From my perspective, [the new] agriculture insurance is beneficial to us farmers because it enables us to borrow money from financial institutions and invest in farming without worrying. When you borrow money to invest in farming and there is a drought, you lose twice; you lose the crops, and you have to sell one of your assets to pay the money you borrowed. But if you have agriculture insurance, it will pay the money you borrowed.” (George Shangi, Farmer, Bulambuli district, Bwikhonge sub county, Bunamwamba village)
About the research
Research by Professor Arjan Verschoor and Professor Ben D’Exelle explored how smallholder farmers in eastern Uganda perceived financial risks, and whether this influenced decisions to invest in productivity- boosting technologies such as fertiliser, seeds and irrigation.

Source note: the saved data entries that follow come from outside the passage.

This is an optimization exercise on Yosys and OpenROAD, whose aim is small area, not a production implementation.
In this exercise RTL edits were held to simulation tests only and were not proved equivalent to the original.
Power is estimated from default activity; no workload was simulated.

==> flow/design.v <==
module mnemonic_device(
    input wire clk,
    input wire reset,
    input wire switch,
    input wire change_but,
    output wire sequence_o,
    output wire sequence_oe
    );
    parameter WIDTH = 16;
    reg [WIDTH-1:0] count_clks;
    reg [5:0] count_regs;
    reg [5:0] sequence_count;    
    reg previous_state;
    reg send_sequence;
    reg sequence_holder;
    function [WIDTH-1:0] cnt_inc;
        input [WIDTH-1:0] s;
        cnt_inc = {s[14:0], s[15] ^ s[13] ^ s[12] ^ s[10] ^ ~|s[14:0]};
    endfunction
    function [WIDTH-1:0] cnt_dec;
        input [WIDTH-1:0] t;
        cnt_dec = {t[0] ^ t[14] ^ t[13] ^ t[11] ^ ~|t[15:1], t[15:1]};
    endfunction
    wire transition = previous_state != change_but;
    wire playing = sequence_count != count_regs;    
    wire seq_zero = sequence_count == 6'd0;
    wire [4:0] addr = switch ? count_regs[4:0] : sequence_count[4:0];
    wire [WIDTH-1:0] mem_q [0:31];
    wire [32*WIDTH-1:0] mem_flat;
    wire [WIDTH-1:0] rd;
    md_rdmux #(.WIDTH(WIDTH)) u_rd (.m(mem_flat), .sel(sel), .y(rd));
    wire rd_nz  = |rd;
    wire rd_gt1 = |rd[WIDTH-1:1];
    wire dec = rd_gt1 | (seq_zero & rd[0]);
    wire [WIDTH-1:0] wdata = switch ? count_clks : cnt_dec(rd);
    wire wen = ~(switch & count_regs[5]);
    wire [31:0] sel = {31'd0, wen} << addr;
    genvar k;
    generate
        for (k = 0; k < 32; k = k + 1) begin : entry
            reg [WIDTH-1:0] q;
            always @(posedge clk)
                if (sel[k]) q <= wdata;
            assign mem_q[k] = q;
            assign mem_flat[k*WIDTH +: WIDTH] = q;
        end
    endgenerate
    always @(posedge clk) begin
        if (reset) begin
            previous_state <= 1'b0;
            count_clks <= {WIDTH{1'b0}};
            count_regs <= 6'd0;
            sequence_count <= 6'd0;
            sequence_holder <= 1'b0;
            send_sequence <= 1'b0;
        end else if (switch) begin
            send_sequence <= 1'b0;
            if (transition) begin
                previous_state <= change_but;
                if (~count_regs[5])
                    count_regs <= count_regs + 1'b1;
                count_clks <= {{(WIDTH-1){1'b0}}, 1'b1};
            end else begin
                count_clks <= cnt_inc(count_clks);
            end
        end else if (playing) begin
            if (~dec) begin
                sequence_count <= sequence_count + 1'b1;
                sequence_holder <= ~sequence_holder;
            end
            if (seq_zero & rd_nz)
                send_sequence <= 1'b1;
        end else begin
            send_sequence <= 1'b0;
            count_regs <= 6'd0;
            sequence_count <= 6'd0;
        end
    end
    assign sequence_o = send_sequence & sequence_holder;
    assign sequence_oe = send_sequence;
endmodule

Building on over two decades of systematic and sustained grassroots research among 3,000 local farmers, as well as farmer organisations, agricultural service providers and district agricultural officials, the research team found that existing insurance which paid out only after a drought had occurred, and often failed to pay out at all, was unpopular.
“In eastern Uganda there is a chance of drought once in every six years as well as risks from erratic rainfall, locust attacks and counterfeit seed,” Professor Verschoor points out.

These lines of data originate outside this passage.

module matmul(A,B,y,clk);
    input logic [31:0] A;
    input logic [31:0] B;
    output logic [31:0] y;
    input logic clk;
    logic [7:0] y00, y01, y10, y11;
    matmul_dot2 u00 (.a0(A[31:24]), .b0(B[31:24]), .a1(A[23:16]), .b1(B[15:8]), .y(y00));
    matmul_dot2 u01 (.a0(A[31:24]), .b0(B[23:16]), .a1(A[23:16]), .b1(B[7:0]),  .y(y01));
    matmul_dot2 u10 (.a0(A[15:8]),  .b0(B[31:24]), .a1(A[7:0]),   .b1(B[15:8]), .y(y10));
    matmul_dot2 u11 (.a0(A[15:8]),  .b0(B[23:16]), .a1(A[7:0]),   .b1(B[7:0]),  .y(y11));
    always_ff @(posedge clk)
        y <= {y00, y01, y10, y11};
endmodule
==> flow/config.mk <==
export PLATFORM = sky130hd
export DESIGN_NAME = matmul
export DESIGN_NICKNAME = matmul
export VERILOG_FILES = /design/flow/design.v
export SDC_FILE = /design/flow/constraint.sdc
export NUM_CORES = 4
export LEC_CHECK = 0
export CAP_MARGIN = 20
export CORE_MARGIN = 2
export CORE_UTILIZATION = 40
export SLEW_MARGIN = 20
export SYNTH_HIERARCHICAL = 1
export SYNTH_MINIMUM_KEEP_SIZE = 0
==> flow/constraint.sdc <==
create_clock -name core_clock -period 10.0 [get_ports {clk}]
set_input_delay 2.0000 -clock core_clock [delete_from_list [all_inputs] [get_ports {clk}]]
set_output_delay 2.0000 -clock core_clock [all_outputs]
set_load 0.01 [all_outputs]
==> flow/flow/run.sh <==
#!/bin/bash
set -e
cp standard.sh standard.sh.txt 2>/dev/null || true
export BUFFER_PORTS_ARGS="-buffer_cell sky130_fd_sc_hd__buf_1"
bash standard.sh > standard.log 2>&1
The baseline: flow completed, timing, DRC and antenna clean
From an optimization exercise on the open Yosys and OpenROAD flow, aimed at small area; shortcuts taken in it are not production practice.
RTL that was checked went through simulation tests only; none was proved equivalent to the original.
No driver is modelled on the clock port, so clock power and skew are understated where the tree is cut down; a real chip needs a root buffer or a tree.
Power and IR drop assume default switching activity.

Setup of v6:
// main
module main(
    input clk,
    input rst,        
    input [9:0] sw,   
    output reg [6:0] segmentos,
    output reg [7:0] anodos
);
Size in the first run: roughly 440 cells after synthesis, ~38 flip-flops, about 27 I/O pins, about 3000 µm² of cells after synthesis.
make LEC_CHECK=0 ABC_AREA=1 CAP_MARGIN=20 CORE_MARGIN=2 CORE_UTILIZATION=40 SLEW_MARGIN=20 finish   # period 10.0 ns
run.sh (not shown) runs the stock make flow with config.mk's settings and CLKGATE_MAP_FILE= SYNTH_SCRIPT=/design/flow/synth_recipe.tcl, a recipe that flattens the netlist after the stock synthesis.
Setup changes, v6 to v7
- CTS_CLUSTER_SIZE newly set to 50
- CTS_CLUSTER_DIAMETER newly set to 300
- CTS_BUF_LIST newly set to sky130_fd_sc_hd__clkbuf_8
Looking at total net switching power across both flows, v7 is the stronger of the two, with v6 trailing.
Comparing v7 against v6, there is no change at all in total negative setup slack.
Per the comparison of v7 with v6, combinational cell fraction of total power fell by 0.3 points; total routed wire length on the met1 layer grew by about 2.2%.

========
main, a different RTL version from the one above (not shown whole).
Size: ~270 cells after synthesis, ~27 I/O pins.
// main
module main(
    input clk,
    input rst,        
    input [9:0] sw,   
    output reg [6:0] segmentos,
    output reg [7:0] anodos
);
clock: 10.0 ns
lec_check: 0
cap_margin: 20
core_margin: 2
core_utilization: 70
place_density: 0.85
slew_margin: 20
standard.sh (not shown) runs the stock make flow with config.mk's settings and CLKGATE_MAP_FILE= SYNTH_SCRIPT=/design/flow/synth_recipe.tcl, a recipe that flattens the netlist after the stock synthesis.
==> flow/flow/run.sh <==
#!/bin/bash
# Own layout flow: the standard flow (standard.sh), with
#  - synthesis through flow/synth.tcl: the standard flow's synthesis script unchanged, except
#    that ABC maps the logic with an area-oriented script (flow/area.abc) and the
#    half/full-adder extraction is off (ADDER_MAP_FILE empty);
#  - the port buffers made from sky130_fd_sc_hd__buf_1;
#  - clock tree synthesis without dummy loads.
# Each tool's full output goes to the ORFS logs under orfs/logs, and make's
# output to flow_make.log in this folder.
set -euo pipefail
cd "$(dirname "$0")/.."
HERE=$(pwd)
bash standard.sh \
  "SYNTH_SCRIPT=$HERE/flow/synth.tcl" \
  "ADDER_MAP_FILE=" \
  "BUFFER_PORTS_ARGS=-buffer_cell sky130_fd_sc_hd__buf_1" \
  "CTS_ARGS=-sink_clustering_enable -repair_clock_nets -dont_use_dummy_load -sink_clustering_size 50 -sink_clustering_max_diameter 500 -buf_list sky130_fd_sc_hd__clkbuf_4" \
  finish > "$HERE/flow_make.log" 2>&1
==> flow/flow/area.abc <==
strash
dc2
&get -n
&dch -f
&nf -a -R 1000
&put
strash
&get -n
&dch -f
&nf -a -R 1000
&put
topo
==> flow/flow/synth.tcl <==
# The standard flow's synthesis script (synth_recipe.tcl in the work folder), with ABC's
# mapping script replaced by flow/area.abc. Registers are mapped before ABC
# runs, so they are the same as the standard synthesis's.
set own_abc_script [file join [file dirname [info script]] area.abc]
proc abc {args} {
  set i [lsearch -exact $args -script]
  if { $i >= 0 } {
    set args [lreplace $args $i [expr { $i + 1 }] -script $::own_abc_script]
  }
  yosys abc {*}$args
}
source [file join [file dirname [file dirname [info script]]] synth_recipe.tcl]
The first run produced a clean layout.
Next try:
--- a/flow/flow/run.sh
+++ b/flow/flow/run.sh
@@ -5,5 +5,7 @@
 #    half/full-adder extraction is off (ADDER_MAP_FILE empty);
 #  - the port buffers made from sky130_fd_sc_hd__buf_1;
-#  - clock tree synthesis without dummy loads.
+#  - in place of a clock tree, four clock buffers that the clock port drives,
+#    each driving the registers of one quarter of the layout (flow/clkbuf.tcl,
+#    run as the CTS step's PRE_CTS_TCL hook).
 # Each tool's full output goes to the ORFS logs under orfs/logs, and make's
 # output to flow_make.log in this folder.
@@ -15,4 +17,4 @@
   "ADDER_MAP_FILE=" \
   "BUFFER_PORTS_ARGS=-buffer_cell sky130_fd_sc_hd__buf_1" \
-  "CTS_ARGS=-sink_clustering_enable -repair_clock_nets -dont_use_dummy_load -sink_clustering_size 50 -sink_clustering_max_diameter 500 -buf_list sky130_fd_sc_hd__clkbuf_4" \
+  "PRE_CTS_TCL=$HERE/flow/clkbuf.tcl" \
   finish > "$HERE/flow_make.log" 2>&1
==> flow/flow/clkbuf.tcl (new file) <==
# Clock buffering in place of a clock tree: the registers are split into
# four groups by position (along x, then y), and the clock port
# drives one buffer per group, placed at the group's centre.
proc clock_tree_synthesis {args} {
  set cell sky130_fd_sc_hd__clkbuf_4
  set ngroups 4
  set block [ord::get_db_block]
  set clknet [$block findNet clk]
  set master [[ord::get_db] findMaster $cell]
  set sinks {}
  foreach it [$clknet getITerms] {
    set bb [[$it getInst] getBBox]
    lappend sinks [list $it [expr {([$bb xMin] + [$bb xMax]) / 2}] [expr {([$bb yMin] + [$bb yMax]) / 2}]]
  }
  # split into groups: halve along x, then along y, ...
  set groups [list $sinks]
  set axis 1
  while {[llength $groups] < $ngroups} {
    set next {}
    foreach g $groups {
      set s [lsort -integer -index $axis $g]
      set h [expr {[llength $s] / 2}]
      lappend next [lrange $s 0 [expr {$h - 1}]] [lrange $s $h end]
    }
    set groups $next
    set axis [expr {3 - $axis}]
  }
  set gi 0
  foreach g $groups {
    set inst [odb::dbInst_create $block $master clkbuf_g$gi]
    set net [odb::dbNet_create $block clk_g$gi]
    $net setSigType CLOCK
    set sx 0; set sy 0
    foreach s $g {
      set it [lindex $s 0]
      $it disconnect
      $it connect $net
      set sx [expr {$sx + [lindex $s 1]}]
      set sy [expr {$sy + [lindex $s 2]}]
    }
    set n [llength $g]
    [$inst findITerm A] connect $clknet
    [$inst findITerm X] connect $net
    $inst setLocation [expr {$sx / $n}] [expr {$sy / $n}]
    $inst setPlacementStatus PLACED
    puts "clock buffer clkbuf_g$gi ($cell) drives $n registers"
    incr gi
  }
  set_propagated_clock [all_clocks]
}
Worst setup slack gains 22 ps.
Sequential power is about the same.
Cell count goes down by about 0.3%.
Routed wire length is lower by about 3.4%.
Maximum frequency goes up by about 0.3%.
Clock skew decreases by 6.5 ps.
Synthesized cell count is unchanged.
Global-route usage falls by 2.2 points.
Next try:
--- a/flow/flow/run.sh
+++ b/flow/flow/run.sh
@@ -5,7 +5,5 @@
 #    half/full-adder extraction is off (ADDER_MAP_FILE empty);
 #  - the port buffers made from sky130_fd_sc_hd__buf_1;
-#  - in place of a clock tree, four clock buffers that the clock port drives,
-#    each driving the registers of one quarter of the layout (flow/clkbuf.tcl,
-#    run as the CTS step's PRE_CTS_TCL hook).
+#  - clock tree synthesis without dummy loads.
 # Each tool's full output goes to the ORFS logs under orfs/logs, and make's
 # output to flow_make.log in this folder.
@@ -17,4 +15,4 @@
   "ADDER_MAP_FILE=" \
   "BUFFER_PORTS_ARGS=-buffer_cell sky130_fd_sc_hd__buf_1" \
-  "PRE_CTS_TCL=$HERE/flow/clkbuf.tcl" \
+  "CTS_ARGS=-sink_clustering_enable -repair_clock_nets -dont_use_dummy_load -sink_clustering_size 50 -sink_clustering_max_diameter 500 -buf_list sky130_fd_sc_hd__clkbuf_8" \
   finish > "$HERE/flow_make.log" 2>&1
--- a/flow/config.mk
+++ b/flow/config.mk
@@ -8,5 +8,4 @@
 export CAP_MARGIN = 20
 export CORE_MARGIN = 2
-export CORE_UTILIZATION = 70
-export PLACE_DENSITY = 0.85
+export CORE_UTILIZATION = 40
 export SLEW_MARGIN = 20
removed: flow/flow/clkbuf.tcl
Cell area went up by 4.0%.
Total power went up by 16%.
Clock skew barely changes.
Worst hold slack improved by 3.8 ps.
Worst setup slack loses 96 ps.
Die area went up by 69%.
No functional check of the RTL was part of any run of this note. In the second run of this note the design's own scripts or RTL, not TritonCTS, make the clock network.

## port drivers added, routing unchanged
How much do the figures lean on ideal ports? The routed layouts below were timed once more, with nothing changed but the port constraints.
Step 1 sets driving cells, clkbuf_16 on the clock port and buf_2 on the other inputs (assumed; they add their load-dependent delay and slew).
Step 2 adds t to the input delays and takes it off the output delays; t is the mean of the earliest and latest rising clock arrival at the registers after step 1. Input paths then give back, and output paths get back, about the clock's delay inside the block.
Slacks: no drivers / after step 1 / after step 2; pairs: no drivers / after step 1.
| run | t (ns) | slack for setup (ns) | latest minus earliest clock arrival (ns) | pins driven straight from the clock port |
|---|---|---|---|---|
| v6 | 0.311 | 3.337 / 3.309 / 3.309 | 0.011 / 0.011 | 1 |
| v7 | 0.311 | 3.329 / 3.302 / 3.302 | 0.011 / 0.011 | 1 |
| the first run of note 2 | 0.356 | 2.981 / 2.949 / 2.949 | 0.022 / 0.022 | 1 |
| the second run of note 2 | 0.198 | 3.002 / 2.969 / 2.969 | 0.016 / 0.016 | 4 |
| the third run of note 2 | 0.309 | 2.906 / 2.886 / 2.886 | 0.018 / 0.019 | 1 |
After both steps setup and hold are still met in every run listed. The setup slack of the second run of note 2, which loses most, moves by -0.033 ns with the drivers and by -0.033 ns with both steps.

“Smallholder farmers who take out a loan to improve their farm are playing Russian Roulette with a one in six chance that they can’t pay back the loan and will lose their land and their livelihood. Until recently farmers did not trust insurance to cover those risks, trapping them in poverty due to under-investment leading to low agricultural productivity and, ultimately, food insecurity.”
To solve this impasse, the research team worked locally and nationally with Ministry of Agriculture officials, insurance companies, banks, and international development agencies to devise a workable risk management solution. The researchers proposed using satellite images in providing insurance against drought and erratic rainfall offered together with certified seed and pesticides to take care of the risks posed by fake or damaged seed as well as pests. By offering this insurance combined with a loan, all the major risk factors were covered enabling smallholder farmers to invest on a larger scale.

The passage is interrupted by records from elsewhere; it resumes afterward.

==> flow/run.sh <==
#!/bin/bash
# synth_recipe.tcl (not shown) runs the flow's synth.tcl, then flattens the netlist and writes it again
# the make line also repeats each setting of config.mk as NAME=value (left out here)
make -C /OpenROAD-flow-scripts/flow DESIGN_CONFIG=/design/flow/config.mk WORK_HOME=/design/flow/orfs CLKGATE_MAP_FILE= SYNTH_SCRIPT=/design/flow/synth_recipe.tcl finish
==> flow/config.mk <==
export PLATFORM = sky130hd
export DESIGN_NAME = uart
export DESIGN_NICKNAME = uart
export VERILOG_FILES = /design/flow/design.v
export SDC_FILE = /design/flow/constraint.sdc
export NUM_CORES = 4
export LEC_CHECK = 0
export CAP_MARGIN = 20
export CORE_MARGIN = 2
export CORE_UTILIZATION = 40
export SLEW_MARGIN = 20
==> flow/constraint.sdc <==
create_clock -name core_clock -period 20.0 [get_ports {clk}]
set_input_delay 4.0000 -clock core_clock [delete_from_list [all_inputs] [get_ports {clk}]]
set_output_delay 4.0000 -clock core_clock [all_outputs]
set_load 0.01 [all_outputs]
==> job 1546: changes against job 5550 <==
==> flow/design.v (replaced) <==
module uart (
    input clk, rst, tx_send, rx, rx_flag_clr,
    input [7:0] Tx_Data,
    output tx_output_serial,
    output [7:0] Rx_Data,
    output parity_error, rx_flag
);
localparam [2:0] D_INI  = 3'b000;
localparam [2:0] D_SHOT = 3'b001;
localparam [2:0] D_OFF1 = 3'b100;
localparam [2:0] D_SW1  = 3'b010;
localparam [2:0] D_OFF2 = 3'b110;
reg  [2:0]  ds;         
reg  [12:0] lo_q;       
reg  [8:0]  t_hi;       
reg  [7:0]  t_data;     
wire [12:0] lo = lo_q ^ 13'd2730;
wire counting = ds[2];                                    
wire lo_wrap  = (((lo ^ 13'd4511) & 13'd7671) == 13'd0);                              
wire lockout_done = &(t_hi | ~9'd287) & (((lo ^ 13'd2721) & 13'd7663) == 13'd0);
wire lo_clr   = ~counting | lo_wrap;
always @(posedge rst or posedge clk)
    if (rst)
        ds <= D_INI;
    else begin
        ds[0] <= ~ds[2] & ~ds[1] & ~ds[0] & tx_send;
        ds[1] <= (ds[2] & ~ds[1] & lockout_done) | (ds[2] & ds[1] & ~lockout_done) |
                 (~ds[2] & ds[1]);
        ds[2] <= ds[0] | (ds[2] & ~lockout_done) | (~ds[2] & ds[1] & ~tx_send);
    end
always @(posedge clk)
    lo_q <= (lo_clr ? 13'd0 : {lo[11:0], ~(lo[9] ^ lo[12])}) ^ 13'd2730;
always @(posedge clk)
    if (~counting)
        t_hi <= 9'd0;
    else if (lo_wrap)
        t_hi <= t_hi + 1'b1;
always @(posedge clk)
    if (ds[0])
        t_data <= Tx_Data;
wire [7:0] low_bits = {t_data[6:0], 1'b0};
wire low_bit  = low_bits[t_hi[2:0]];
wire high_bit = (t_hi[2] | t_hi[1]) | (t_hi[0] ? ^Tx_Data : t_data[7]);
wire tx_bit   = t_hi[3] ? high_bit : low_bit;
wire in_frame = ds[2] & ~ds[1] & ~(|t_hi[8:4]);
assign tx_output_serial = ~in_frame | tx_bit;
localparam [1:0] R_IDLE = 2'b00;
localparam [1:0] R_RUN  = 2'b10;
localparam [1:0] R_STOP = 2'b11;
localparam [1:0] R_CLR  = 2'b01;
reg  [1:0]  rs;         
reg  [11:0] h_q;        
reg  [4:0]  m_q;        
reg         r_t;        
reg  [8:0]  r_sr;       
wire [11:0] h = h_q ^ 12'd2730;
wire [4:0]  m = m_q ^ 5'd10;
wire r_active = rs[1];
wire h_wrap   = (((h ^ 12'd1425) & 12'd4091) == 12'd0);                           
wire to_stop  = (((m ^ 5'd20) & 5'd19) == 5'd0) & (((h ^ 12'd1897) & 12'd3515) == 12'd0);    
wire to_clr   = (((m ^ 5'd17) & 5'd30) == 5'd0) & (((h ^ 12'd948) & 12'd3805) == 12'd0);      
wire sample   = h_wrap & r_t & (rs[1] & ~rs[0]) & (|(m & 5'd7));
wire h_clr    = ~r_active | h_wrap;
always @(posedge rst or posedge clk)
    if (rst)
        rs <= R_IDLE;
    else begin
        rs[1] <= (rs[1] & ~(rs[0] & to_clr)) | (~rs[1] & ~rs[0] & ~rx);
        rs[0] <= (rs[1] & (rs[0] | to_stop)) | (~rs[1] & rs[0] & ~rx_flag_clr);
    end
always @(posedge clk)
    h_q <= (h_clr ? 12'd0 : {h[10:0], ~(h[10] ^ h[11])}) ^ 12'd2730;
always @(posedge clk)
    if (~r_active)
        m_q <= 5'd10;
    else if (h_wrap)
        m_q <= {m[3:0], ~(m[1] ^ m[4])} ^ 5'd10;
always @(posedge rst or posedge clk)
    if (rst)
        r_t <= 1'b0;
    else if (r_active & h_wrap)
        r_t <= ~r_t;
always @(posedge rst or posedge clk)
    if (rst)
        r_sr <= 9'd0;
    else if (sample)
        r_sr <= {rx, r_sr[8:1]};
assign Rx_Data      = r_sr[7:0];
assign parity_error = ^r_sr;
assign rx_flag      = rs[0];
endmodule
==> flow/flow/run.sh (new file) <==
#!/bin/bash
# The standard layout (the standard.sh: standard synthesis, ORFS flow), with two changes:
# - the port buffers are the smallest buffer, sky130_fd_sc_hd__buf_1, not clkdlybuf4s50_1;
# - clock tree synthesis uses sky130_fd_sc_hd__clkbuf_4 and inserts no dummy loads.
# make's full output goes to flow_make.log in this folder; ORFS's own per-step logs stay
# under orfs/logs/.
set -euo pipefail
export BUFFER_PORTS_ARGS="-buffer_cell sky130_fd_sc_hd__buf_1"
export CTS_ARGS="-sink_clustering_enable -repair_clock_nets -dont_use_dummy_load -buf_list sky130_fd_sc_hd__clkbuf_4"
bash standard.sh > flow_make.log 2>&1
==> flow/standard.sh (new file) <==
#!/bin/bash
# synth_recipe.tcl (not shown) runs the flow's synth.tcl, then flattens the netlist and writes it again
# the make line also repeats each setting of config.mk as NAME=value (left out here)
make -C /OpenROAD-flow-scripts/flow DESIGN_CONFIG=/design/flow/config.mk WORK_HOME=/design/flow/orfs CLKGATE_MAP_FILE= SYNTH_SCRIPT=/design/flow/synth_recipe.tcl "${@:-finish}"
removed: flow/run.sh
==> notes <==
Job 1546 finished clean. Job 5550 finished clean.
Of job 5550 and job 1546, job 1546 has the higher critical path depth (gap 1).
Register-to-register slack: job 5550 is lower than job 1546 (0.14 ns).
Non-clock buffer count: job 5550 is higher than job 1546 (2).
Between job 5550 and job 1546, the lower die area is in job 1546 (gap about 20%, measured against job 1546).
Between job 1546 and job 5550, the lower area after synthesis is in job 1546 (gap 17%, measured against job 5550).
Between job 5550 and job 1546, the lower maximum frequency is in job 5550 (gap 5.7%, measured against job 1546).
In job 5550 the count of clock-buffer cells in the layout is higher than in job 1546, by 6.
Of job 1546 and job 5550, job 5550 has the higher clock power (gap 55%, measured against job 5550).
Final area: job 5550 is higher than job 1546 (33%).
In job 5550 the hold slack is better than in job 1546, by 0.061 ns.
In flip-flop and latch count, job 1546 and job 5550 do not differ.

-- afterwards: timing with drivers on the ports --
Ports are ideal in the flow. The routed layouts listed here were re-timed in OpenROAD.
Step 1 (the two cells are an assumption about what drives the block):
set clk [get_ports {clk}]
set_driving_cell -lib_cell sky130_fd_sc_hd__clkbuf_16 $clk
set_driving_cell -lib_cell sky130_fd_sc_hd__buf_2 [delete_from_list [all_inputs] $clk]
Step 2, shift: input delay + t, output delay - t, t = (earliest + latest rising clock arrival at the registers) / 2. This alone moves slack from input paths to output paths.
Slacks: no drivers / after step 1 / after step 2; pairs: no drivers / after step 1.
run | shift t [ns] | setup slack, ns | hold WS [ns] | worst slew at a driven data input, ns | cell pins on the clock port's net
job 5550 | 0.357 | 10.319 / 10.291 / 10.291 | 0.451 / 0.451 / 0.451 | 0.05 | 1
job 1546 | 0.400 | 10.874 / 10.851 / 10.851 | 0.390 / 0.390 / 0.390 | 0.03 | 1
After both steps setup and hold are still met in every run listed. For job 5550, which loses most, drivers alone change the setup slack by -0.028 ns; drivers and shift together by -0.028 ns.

“Supported by government subsidy, this agricultural insurance scheme is now highly attractive to farmers,” explains Professor Ben D’Exelle. A typical smallholder farmer with one acre of land earns on average £100 a year from selling about 10 bags of maize. Now, potential loss can be covered by a premium of just £5, with rapid payment based on satellite identification of inadequate growing conditions. One further attraction of the scheme is that farmers no longer need to rely on their neighbours for support if ill fortune occurs: fear of exposing other farmers to risk had previously been a factor holding back investment.
More than 1.5 billion people in the developing world live in poor smallholder farming households fearful of uninsured risk. “Our research shows how insurance can be designed to help farmers better cope with risk, so that they can confidently invest in their farms, increase productivity and help bring about food security,” says Professor Verschoor.
Lessons from this research are transferable on a global scale. “What we discovered is that insurance needs are highly contextualised,” Professor Verschoor explains. “Risk factors vary from place to place. But, with a deep understanding of local risks, we have a model that could be adapted to offer insurance packages that lead to increased smallholder investment and a safe route out of poverty in other developing countries around the world.”